The use of antibiotics in human and animal treatment has resulted in the widespread presence of these drugs in the aquatic environment, leading to a concerning emergence of pollution problems caused by rapid antimicrobial resistance. Among the antibiotics detected in water bodies worldwide, sulfamethoxazole (SMX) stands out as one of the most frequently found compounds. Due to its persistence and toxicity, conventional wastewater treatment methods struggle to effectively degrade SMX. However, there is hope in the application of photocatalytic technology as a viable solution for SMX degradation. This technology demonstrates several promising features such as high efficiency, sustainability, high energy efficiency, and cost-effectiveness. It operates based on photochemical redox reactions that are stimulated by the interaction of photoexcitation electrons and holes under light irradiation.
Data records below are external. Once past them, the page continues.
## src/rtl/sc_uart_tx_port.sv

```systemverilog
// sc_uart_tx_port: memory-mapped 8N1 serial transmitter with a byte FIFO on the CPU data bus
module sc_uart_tx_port #(
    parameter logic [31:0] BASE_ADDR   = 32'h0000_FF00,
    parameter int          FIFO_DEPTH  = 8,
    parameter logic [15:0] DIV_DEFAULT = 16'd434
) (
    input  logic        clock,
    input  logic        reset,
    input  logic [31:0] addr,
    input  logic [31:0] wdata,
    input  logic        we,
    output logic [31:0] rdata,
    output logic        sel,
    output logic        tx,
    output logic        irq
);
    localparam int AW = $clog2(FIFO_DEPTH);

    typedef enum logic [1:0] {IDLE, START, DATA, STOP} state_t;

    state_t        state_q, state_d;
    logic [AW-1:0] wptr_q, wptr_d, rptr_q, rptr_d;
    logic [4:0]    count_q, count_d;
    logic          ovf_q, ovf_d;
    logic [15:0]   div_q, div_d, period_q, period_d, bcnt_q, bcnt_d;
    logic [2:0]    bitcnt_q, bitcnt_d;
    logic [7:0]    shift_q, shift_d;
    logic          tx_q, tx_d, irq_q, irq_d;
    logic [7:0]    mem_q [FIFO_DEPTH];
    logic          wr, push, accept, pop, full, empty, busy, bdone;
    logic          unused_bits;

    assign sel         = addr[31:4] == BASE_ADDR[31:4];
    assign wr          = we & sel;
    assign push        = wr & (addr[3:2] == 2'd0);
    assign full        = count_q == 5'(FIFO_DEPTH);
    assign empty       = count_q == 5'd0;
    assign accept      = push & ~full;
    assign busy        = state_q != IDLE;
    assign pop         = ~busy & ~empty;
    assign bdone       = bcnt_q == 16'd0;
    assign tx          = tx_q;
    assign irq         = irq_q;
    assign unused_bits = ^{wdata[31:16], addr[1:0]};
    assign rdata = !sel                ? 32'd0 :
                   addr[3:2] == 2'd1   ? {24'd0, count_q[3:0], ovf_q, busy, full, empty} :
                   addr[3:2] == 2'd2   ? {16'd0, div_q} : 32'd0;

    // FIFO pointers, occupancy, sticky overflow and divisor register updates
    always_comb begin
        wptr_d  = accept ? wptr_q + AW'(1) : wptr_q;
        rptr_d  = pop ? rptr_q + AW'(1) : rptr_q;
        count_d = count_q + {4'd0, accept} - {4'd0, pop};
        ovf_d   = (push & full) | (ovf_q & ~(wr & (addr[3:2] == 2'd1) & wdata[3]));
        div_d   = (wr & (addr[3:2] == 2'd2)) ? (wdata[15:0] == 16'd0 ? 16'd1 : wdata[15:0]) : div_q;
    end

    // Transmit FSM: the line level is computed for the next state so tx can be registered
    always_comb begin
        state_d  = state_q;
        period_d = period_q;
        bcnt_d   = bcnt_q;
        bitcnt_d = bitcnt_q;
        shift_d  = shift_q;
        tx_d     = tx_q;
        irq_d    = empty & ~busy;
        case (state_q)
            IDLE: if (!empty) begin
                state_d  = START;
                shift_d  = mem_q[rptr_q];
                period_d = div_q;
                bcnt_d   = div_q - 16'd1;
                tx_d     = 1'b0;
            end
            START: if (bdone) begin
                state_d  = DATA;
                bitcnt_d = 3'd0;
                bcnt_d   = period_q - 16'd1;
                tx_d     = shift_q[0];
            end else bcnt_d = bcnt_q - 16'd1;
            DATA: if (bdone) begin
                state_d  = bitcnt_q == 3'd7 ? STOP : DATA;
                shift_d  = {1'b0, shift_q[7:1]};
                bitcnt_d = bitcnt_q + 3'd1;
                bcnt_d   = period_q - 16'd1;
                tx_d     = bitcnt_q == 3'd7 ? 1'b1 : shift_q[1];
            end else bcnt_d = bcnt_q - 16'd1;
            STOP: if (bdone) begin
                state_d = IDLE;
                tx_d    = 1'b1;
            end else bcnt_d = bcnt_q - 16'd1;
            default: state_d = IDLE;
        endcase
    end

    // FIFO storage needs no reset: the pointers and count define what is valid
    always_ff @(posedge clock) begin
        if (accept) mem_q[wptr_q] <= wdata[7:0];
    end

    // State register; reset abandons any frame in flight and empties the FIFO
    always_ff @(posedge clock or posedge reset) begin
        if (reset) begin
            state_q  <= IDLE;
            wptr_q   <= '0;
            rptr_q   <= '0;
            count_q  <= 5'd0;
            ovf_q    <= 1'b0;
            div_q    <= DIV_DEFAULT;
            period_q <= 16'd0;
            bcnt_q   <= 16'd0;
            bitcnt_q <= 3'd0;
            shift_q  <= 8'd0;
            tx_q     <= 1'b1;
            irq_q    <= 1'b0;
        end else begin
            state_q  <= state_d;
            wptr_q   <= wptr_d;
            rptr_q   <= rptr_d;
            count_q  <= count_d;
            ovf_q    <= ovf_d;
            div_q    <= div_d;
            period_q <= period_d;
            bcnt_q   <= bcnt_d;
            bitcnt_q <= bitcnt_d;
            shift_q  <= shift_d;
            tx_q     <= tx_d;
            irq_q    <= irq_d;
        end
    end
endmodule

```
`config.mk`:
```
export PLATFORM = sky130hd
export DESIGN_NAME = noc_out_arb
export DESIGN_NICKNAME = d
export VERILOG_FILES = /design/src/rtl/noc_out_arb_pkg.sv /design/src/rtl/noc_out_arb_rr_pick.sv /design/src/rtl/noc_out_arb.sv
export SDC_FILE = /design/constraint.sdc
export NUM_CORES = 1
export LEC_CHECK = 0
export ABC_AREA = 1
export CELL_PAD_IN_SITES_DETAIL_PLACEMENT = 1
export CELL_PAD_IN_SITES_GLOBAL_PLACEMENT = 2
export CORE_UTILIZATION = 16
export CTS_CLUSTER_DIAMETER = 50
export DETAILED_ROUTE_END_ITERATION = 8
export PLACE_DENSITY_LB_ADDON = 0.1
export REMOVE_ABC_BUFFERS = 1
export SLEW_MARGIN = 15
export SYNTH_ARGS = -nofsm -noshare
export SYNTH_HDL_FRONTEND = slang
export SYNTH_SLANG_ARGS = --single-unit
```
`constraint.sdc`:
```
create_clock -name clk -period 2.2 [get_ports clk]
set_clock_uncertainty 0.05 [all_clocks]
set_input_delay 0.44 -clock clk [delete_from_list [all_inputs] [get_ports clk]]
set_output_delay 0.44 -clock clk [all_outputs]
set_load 0.02 [all_outputs]
```
[config.mk]
export PLATFORM = sky130hd
export DESIGN_NAME = exp_share_arbiter
export DESIGN_NICKNAME = d
export VERILOG_FILES = /design/src/rtl/exp_share_arbiter.sv
export SDC_FILE = /design/constraint.sdc
export NUM_CORES = 1
export LEC_CHECK = 0
export ABC_AREA = 1
export BUFFER_PORTS_ARGS = -buffer_cell sky130_fd_sc_hd__buf_2
export CAP_MARGIN = 20
export CORE_ASPECT_RATIO = 1.1
export CORE_MARGIN = 5
export CORE_UTILIZATION = 50
export CTS_CLUSTER_DIAMETER = 30
export DETAILED_ROUTE_END_ITERATION = 10
export PLACE_DENSITY = 0.8
export SETUP_SLACK_MARGIN = 0.3
export SYNTH_ARGS = -nofsm -noshare
export SYNTH_HDL_FRONTEND = slang
export SYNTH_SLANG_ARGS = --single-unit
[constraint.sdc]
create_clock -name clk -period 3.4 [get_ports clk]
set_input_delay 0.51 -clock clk [delete_from_list [all_inputs] [get_ports clk]]
set_output_delay 0.51 -clock clk [all_outputs]
set_load 0.005 [all_outputs]
[src/rtl/exp_share_arbiter.sv]
// exp_share_arbiter: shares one fp16 exp datapath among NUM_REQ softmax lanes.
//
// A combinational round-robin arbiter grants one eligible lane per cycle. The
// granted operand is registered onto exp_in. A lane tag travels alongside the
// external datapath in a shift register of depth EXP_LAT+1. When the tag exits,
// the result on exp_out is registered onto resp_data/resp_valid for the issuing
// lane. Per-lane outstanding counters cap in-flight requests at MAX_OUT.
//
// Parameters:
//   NUM_REQ  number of lanes (2..8)
//   EXP_LAT  exp datapath latency in cycles (0..8, 0 = combinational)
//   MAX_OUT  max in-flight requests per lane (1..15)
// Ports:
//   clk, reset              clock, asynchronous active-high reset
//   req_valid/req_data      per-lane request and fp16 operand (lane i at [16i+15:16i])
//   req_ready               one-hot grant (combinational)
//   exp_in/exp_in_valid     registered operand to the exp datapath
//   exp_out                 exp datapath result
//   resp_valid/resp_data    registered one-hot lane select and fp16 result
// Optional (macro EXP_SHARE_STATS_EN):
//   stat_issued             saturating count of grants
//   stat_stall              saturating count of cycles with requests but no grant
module exp_share_arbiter #(
  parameter int unsigned NUM_REQ = 4,
  parameter int unsigned EXP_LAT = 2,
  parameter int unsigned MAX_OUT = 3
) (
  input  logic                   clk,
  input  logic                   reset,
  input  logic [NUM_REQ-1:0]     req_valid,
  input  logic [16*NUM_REQ-1:0]  req_data,
  output logic [NUM_REQ-1:0]     req_ready,
  output logic [15:0]            exp_in,
  output logic                   exp_in_valid,
  input  logic [15:0]            exp_out,
  output logic [NUM_REQ-1:0]     resp_valid,
  output logic [15:0]            resp_data
`ifdef EXP_SHARE_STATS_EN
  ,
  output logic [31:0]            stat_issued,
  output logic [31:0]            stat_stall
`endif
);

  localparam int unsigned PtrW  = $clog2(NUM_REQ);
  localparam int unsigned Depth = EXP_LAT + 1;
  localparam logic [PtrW:0] NumReqW = (PtrW+1)'(NUM_REQ);
  localparam logic [3:0]    MaxOutW = 4'(MAX_OUT);

  logic [PtrW-1:0]    rr_ptr_q;
  logic [PtrW-1:0]    rr_ptr_d;
  logic [3:0]         out_cnt_q [NUM_REQ];
  logic [Depth-1:0]   tag_vld_q;
  logic [PtrW-1:0]    tag_id_q [Depth];
  logic [15:0]        exp_in_q;
  logic               exp_in_valid_q;
  logic [NUM_REQ-1:0] resp_valid_q;
  logic [NUM_REQ-1:0] resp_valid_d;
  logic [15:0]        resp_data_q;

  logic [NUM_REQ-1:0] eligible;
  logic               grant_any;
  logic [PtrW-1:0]    grant_idx;
  logic [PtrW:0]      scan_idx;

  always_comb begin
    eligible = '0;
    for (int i = 0; i < NUM_REQ; i++) begin
      eligible[i] = req_valid[i] && (out_cnt_q[i] < MaxOutW);
    end
  end

  // Scan lanes starting at rr_ptr; first eligible lane wins.
  always_comb begin
    grant_any = 1'b0;
    grant_idx = '0;
    scan_idx  = '0;
    for (int k = 0; k < NUM_REQ; k++) begin
      scan_idx = {1'b0, rr_ptr_q} + (PtrW+1)'(k);
      if (scan_idx >= NumReqW) begin
        scan_idx = scan_idx - NumReqW;
      end
      if (!grant_any && eligible[scan_idx[PtrW-1:0]]) begin
        grant_any = 1'b1;
        grant_idx = scan_idx[PtrW-1:0];
      end
    end
    // req_ready is combinational, so it must be forced low while reset is held.
    if (reset) begin
      grant_any = 1'b0;
    end
  end

  always_comb begin
    req_ready = '0;
    for (int i = 0; i < NUM_REQ; i++) begin
      req_ready[i] = grant_any && (grant_idx == PtrW'(i));
    end
  end

  always_comb begin
    rr_ptr_d = rr_ptr_q;
    if (grant_any) begin
      rr_ptr_d = (grant_idx == PtrW'(NUM_REQ - 1)) ? '0 : grant_idx + PtrW'(1);
    end
  end

  // Decode the tag leaving the pipe into a one-hot lane select.
  always_comb begin
    resp_valid_d = '0;
    for (int i = 0; i < NUM_REQ; i++) begin
      resp_valid_d[i] = tag_vld_q[Depth-1] && (tag_id_q[Depth-1] == PtrW'(i));
    end
  end

  always_ff @(posedge clk or posedge reset) begin
    if (reset) begin
      rr_ptr_q       <= '0;
      tag_vld_q      <= '0;
      exp_in_q       <= '0;
      exp_in_valid_q <= 1'b0;
      resp_valid_q   <= '0;
      resp_data_q    <= '0;
      for (int s = 0; s < Depth; s++) begin
        tag_id_q[s] <= '0;
      end
      for (int i = 0; i < NUM_REQ; i++) begin
        out_cnt_q[i] <= '0;
      end
    end else begin
      rr_ptr_q       <= rr_ptr_d;
      exp_in_valid_q <= grant_any;
      if (grant_any) begin
        exp_in_q <= req_data[{grant_idx, 4'b0000} +: 16];
      end
      // Bubble tags (valid=0) are pushed on idle cycles.
      tag_vld_q[0] <= grant_any;
      tag_id_q[0]  <= grant_idx;
      for (int s = 1; s < Depth; s++) begin
        tag_vld_q[s] <= tag_vld_q[s-1];
        tag_id_q[s]  <= tag_id_q[s-1];
      end
      resp_valid_q <= resp_valid_d;
      if (tag_vld_q[Depth-1]) begin
        resp_data_q <= exp_out;
      end
      for (int i = 0; i < NUM_REQ; i++) begin
        if (req_ready[i] && !resp_valid_q[i]) begin
          out_cnt_q[i] <= out_cnt_q[i] + 4'd1;
        end else if (!req_ready[i] && resp_valid_q[i]) begin
          out_cnt_q[i] <= out_cnt_q[i] - 4'd1;
        end
      end
    end
  end

  assign exp_in       = exp_in_q;
  assign exp_in_valid = exp_in_valid_q;
  assign resp_valid   = resp_valid_q;
  assign resp_data    = resp_data_q;

`ifdef EXP_SHARE_STATS_EN
  logic [31:0] stat_issued_q;
  logic [31:0] stat_stall_q;

  always_ff @(posedge clk or posedge reset) begin
    if (reset) begin
      stat_issued_q <= '0;
      stat_stall_q  <= '0;
    end else begin
      if (grant_any && (stat_issued_q != '1)) begin
        stat_issued_q <= stat_issued_q + 32'd1;
      end
      if ((|req_valid) && !grant_any && (stat_stall_q != '1)) begin
        stat_stall_q <= stat_stall_q + 32'd1;
      end
    end
  end

  assign stat_issued = stat_issued_q;
  assign stat_stall  = stat_stall_q;
`endif

endmodule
In general, the utilization of photocatalytic technology demonstrates significant promise in addressing the degradation of SMX in water environments. Diverse semiconductor photocatalysts, such as TiO2, ZnO, and bismuth-based materials, have been developed. However, the original form of this photocatalyst has fallen short of achieving the anticipated effectiveness, necessitating additional efforts to create a photocatalyst with exceptional physicochemical properties that can enhance overall photocatalytic efficiency. Furthermore, specific operational parameters in the process must be reassessed in light of the unique characteristics of SMX. Recent research supports this perspective, and this review explores the potential advancement of photocatalysts through various modification methods and optimization of operational parameters tailored to SMX characteristics. The methodology employed in this literature review entails a thorough search, identification of pertinent studies, and extraction of key elements (photocatalyst, experimental and modification methods, and key findings), which, as commonly understood, form the fundamental basis for ongoing photocatalytic degradation approaches.